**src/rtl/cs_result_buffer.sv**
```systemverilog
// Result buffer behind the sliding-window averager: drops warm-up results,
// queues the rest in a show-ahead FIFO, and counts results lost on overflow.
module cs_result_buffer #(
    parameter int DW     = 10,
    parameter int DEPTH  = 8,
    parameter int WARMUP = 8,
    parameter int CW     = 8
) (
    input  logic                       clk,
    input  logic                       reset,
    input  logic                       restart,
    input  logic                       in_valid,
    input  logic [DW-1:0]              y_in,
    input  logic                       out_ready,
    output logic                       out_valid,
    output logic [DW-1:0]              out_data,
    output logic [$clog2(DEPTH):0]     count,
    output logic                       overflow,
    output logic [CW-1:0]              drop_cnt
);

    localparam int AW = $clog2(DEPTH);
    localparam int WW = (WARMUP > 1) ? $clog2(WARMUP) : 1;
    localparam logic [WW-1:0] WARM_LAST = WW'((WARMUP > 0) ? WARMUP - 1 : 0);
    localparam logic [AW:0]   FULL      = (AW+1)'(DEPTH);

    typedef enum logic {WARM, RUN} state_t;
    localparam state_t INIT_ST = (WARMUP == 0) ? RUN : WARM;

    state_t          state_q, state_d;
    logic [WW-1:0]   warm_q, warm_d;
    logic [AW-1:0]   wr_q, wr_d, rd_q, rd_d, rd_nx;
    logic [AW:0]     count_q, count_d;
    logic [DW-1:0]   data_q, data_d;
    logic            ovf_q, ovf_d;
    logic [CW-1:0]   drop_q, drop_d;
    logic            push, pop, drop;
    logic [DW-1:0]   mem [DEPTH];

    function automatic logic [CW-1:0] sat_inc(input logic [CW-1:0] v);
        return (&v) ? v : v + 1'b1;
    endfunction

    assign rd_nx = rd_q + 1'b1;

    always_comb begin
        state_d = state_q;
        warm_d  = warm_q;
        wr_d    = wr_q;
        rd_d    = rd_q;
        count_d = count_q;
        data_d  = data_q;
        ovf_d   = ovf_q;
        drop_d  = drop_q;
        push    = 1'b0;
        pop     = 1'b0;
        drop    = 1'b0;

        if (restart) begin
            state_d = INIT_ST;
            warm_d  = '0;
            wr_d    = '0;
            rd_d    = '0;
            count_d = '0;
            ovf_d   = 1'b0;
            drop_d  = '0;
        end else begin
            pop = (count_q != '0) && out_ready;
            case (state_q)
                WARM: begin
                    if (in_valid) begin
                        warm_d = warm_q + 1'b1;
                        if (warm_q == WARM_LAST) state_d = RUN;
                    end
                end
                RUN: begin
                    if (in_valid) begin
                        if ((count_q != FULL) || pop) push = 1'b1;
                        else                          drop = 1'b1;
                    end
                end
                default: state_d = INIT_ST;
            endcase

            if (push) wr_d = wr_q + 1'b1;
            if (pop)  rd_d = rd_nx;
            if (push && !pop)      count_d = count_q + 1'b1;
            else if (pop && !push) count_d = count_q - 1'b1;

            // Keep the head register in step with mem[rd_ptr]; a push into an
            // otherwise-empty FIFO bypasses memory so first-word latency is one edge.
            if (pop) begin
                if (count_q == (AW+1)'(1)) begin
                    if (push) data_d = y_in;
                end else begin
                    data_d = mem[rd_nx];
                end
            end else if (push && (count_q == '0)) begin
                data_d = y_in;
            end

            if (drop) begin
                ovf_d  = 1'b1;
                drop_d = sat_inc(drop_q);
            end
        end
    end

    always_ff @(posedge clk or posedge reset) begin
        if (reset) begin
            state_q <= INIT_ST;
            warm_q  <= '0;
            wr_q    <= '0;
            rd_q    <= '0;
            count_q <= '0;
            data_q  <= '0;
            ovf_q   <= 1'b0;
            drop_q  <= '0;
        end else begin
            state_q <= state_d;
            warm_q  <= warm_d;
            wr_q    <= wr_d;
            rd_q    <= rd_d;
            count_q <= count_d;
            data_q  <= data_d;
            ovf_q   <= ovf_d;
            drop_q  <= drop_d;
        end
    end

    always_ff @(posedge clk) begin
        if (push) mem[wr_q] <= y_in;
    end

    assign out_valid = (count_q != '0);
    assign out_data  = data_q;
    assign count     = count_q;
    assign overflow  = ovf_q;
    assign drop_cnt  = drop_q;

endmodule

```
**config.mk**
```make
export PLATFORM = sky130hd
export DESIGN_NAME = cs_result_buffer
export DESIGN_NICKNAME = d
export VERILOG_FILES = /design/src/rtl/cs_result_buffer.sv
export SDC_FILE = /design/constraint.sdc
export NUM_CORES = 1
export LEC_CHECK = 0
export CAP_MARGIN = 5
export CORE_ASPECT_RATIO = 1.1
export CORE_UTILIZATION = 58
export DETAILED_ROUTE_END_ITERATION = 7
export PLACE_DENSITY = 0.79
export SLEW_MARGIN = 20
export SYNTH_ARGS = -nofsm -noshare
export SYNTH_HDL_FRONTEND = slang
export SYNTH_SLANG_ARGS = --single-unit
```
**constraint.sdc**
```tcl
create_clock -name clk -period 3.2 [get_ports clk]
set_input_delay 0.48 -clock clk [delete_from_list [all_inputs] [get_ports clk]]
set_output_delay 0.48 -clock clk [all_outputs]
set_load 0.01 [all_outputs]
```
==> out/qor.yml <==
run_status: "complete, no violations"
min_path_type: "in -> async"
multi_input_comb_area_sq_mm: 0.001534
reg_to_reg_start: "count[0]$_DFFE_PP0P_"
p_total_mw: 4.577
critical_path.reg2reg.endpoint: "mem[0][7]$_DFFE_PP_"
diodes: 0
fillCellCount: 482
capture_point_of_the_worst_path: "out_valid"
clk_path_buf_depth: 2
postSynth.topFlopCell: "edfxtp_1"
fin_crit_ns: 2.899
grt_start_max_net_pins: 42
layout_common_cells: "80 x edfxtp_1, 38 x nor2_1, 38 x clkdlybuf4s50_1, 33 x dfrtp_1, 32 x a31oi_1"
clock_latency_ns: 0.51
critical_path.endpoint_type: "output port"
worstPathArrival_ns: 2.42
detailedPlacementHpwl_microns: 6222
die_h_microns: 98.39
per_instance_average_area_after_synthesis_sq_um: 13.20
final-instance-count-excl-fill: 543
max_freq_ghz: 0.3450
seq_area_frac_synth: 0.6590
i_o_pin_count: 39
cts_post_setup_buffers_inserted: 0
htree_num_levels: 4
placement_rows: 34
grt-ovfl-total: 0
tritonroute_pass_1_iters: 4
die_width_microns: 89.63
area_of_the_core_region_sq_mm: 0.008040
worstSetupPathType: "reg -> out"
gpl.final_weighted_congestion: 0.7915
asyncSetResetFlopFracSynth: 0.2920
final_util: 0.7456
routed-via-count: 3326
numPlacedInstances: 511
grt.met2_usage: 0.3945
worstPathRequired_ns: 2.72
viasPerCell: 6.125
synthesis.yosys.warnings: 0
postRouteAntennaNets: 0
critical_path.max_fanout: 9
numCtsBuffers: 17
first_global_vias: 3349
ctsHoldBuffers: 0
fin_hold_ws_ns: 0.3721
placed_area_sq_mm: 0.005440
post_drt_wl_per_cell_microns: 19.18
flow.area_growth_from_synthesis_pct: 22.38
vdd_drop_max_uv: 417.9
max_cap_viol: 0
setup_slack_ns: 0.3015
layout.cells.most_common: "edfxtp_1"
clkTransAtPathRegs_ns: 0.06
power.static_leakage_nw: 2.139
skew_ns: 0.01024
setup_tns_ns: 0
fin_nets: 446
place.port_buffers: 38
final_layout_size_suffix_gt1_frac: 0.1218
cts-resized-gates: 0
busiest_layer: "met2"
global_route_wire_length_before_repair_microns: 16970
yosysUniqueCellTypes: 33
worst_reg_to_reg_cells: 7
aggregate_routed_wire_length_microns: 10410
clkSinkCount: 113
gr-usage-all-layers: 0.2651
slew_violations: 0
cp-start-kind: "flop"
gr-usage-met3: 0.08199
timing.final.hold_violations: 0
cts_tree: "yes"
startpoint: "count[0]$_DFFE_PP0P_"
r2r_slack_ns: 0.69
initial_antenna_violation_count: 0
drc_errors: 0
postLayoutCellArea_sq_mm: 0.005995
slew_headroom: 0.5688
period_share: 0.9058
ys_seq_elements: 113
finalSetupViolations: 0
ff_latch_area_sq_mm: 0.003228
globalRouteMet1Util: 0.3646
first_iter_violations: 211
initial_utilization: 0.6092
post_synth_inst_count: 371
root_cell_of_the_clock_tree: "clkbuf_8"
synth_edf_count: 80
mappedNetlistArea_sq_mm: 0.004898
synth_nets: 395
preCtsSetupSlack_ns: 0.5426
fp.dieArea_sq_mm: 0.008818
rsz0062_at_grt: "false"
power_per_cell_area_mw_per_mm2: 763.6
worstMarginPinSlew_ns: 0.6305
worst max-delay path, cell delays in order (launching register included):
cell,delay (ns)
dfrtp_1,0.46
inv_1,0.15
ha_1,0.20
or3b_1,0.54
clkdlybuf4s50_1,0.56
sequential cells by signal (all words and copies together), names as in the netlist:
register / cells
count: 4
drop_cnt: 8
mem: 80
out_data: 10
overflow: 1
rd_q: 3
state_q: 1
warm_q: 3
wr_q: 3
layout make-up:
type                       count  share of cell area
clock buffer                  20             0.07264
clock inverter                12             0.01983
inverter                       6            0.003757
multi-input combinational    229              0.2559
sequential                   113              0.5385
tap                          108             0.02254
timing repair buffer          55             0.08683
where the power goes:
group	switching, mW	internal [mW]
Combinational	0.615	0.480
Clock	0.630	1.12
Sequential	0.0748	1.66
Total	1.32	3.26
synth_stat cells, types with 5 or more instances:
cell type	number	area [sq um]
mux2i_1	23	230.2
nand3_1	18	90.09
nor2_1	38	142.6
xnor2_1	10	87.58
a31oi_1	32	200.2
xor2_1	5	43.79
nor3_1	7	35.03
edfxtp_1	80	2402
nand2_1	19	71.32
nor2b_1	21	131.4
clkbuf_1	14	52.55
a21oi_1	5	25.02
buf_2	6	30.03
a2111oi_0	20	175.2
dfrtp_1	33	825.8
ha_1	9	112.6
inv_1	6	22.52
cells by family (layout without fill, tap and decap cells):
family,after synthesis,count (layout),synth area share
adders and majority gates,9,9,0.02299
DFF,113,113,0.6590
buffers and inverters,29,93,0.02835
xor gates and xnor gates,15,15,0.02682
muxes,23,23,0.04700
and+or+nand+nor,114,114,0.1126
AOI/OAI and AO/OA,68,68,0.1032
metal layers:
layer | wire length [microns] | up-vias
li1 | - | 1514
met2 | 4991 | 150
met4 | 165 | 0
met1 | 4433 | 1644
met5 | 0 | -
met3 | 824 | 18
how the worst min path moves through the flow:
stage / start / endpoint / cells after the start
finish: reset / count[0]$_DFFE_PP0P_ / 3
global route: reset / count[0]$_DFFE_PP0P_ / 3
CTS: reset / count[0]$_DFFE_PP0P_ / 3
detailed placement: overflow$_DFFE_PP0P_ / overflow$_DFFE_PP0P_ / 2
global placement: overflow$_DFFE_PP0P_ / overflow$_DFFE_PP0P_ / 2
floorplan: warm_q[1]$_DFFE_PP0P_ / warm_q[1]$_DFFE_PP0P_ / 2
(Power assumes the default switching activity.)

==*==

[What needs to be done] From the entries above, extract each line containing "FULL".

[Answer to the exercise]
    localparam logic [AW:0]   FULL      = (AW+1)'(DEPTH);
                        if ((count_q != FULL) || pop) push = 1'b1;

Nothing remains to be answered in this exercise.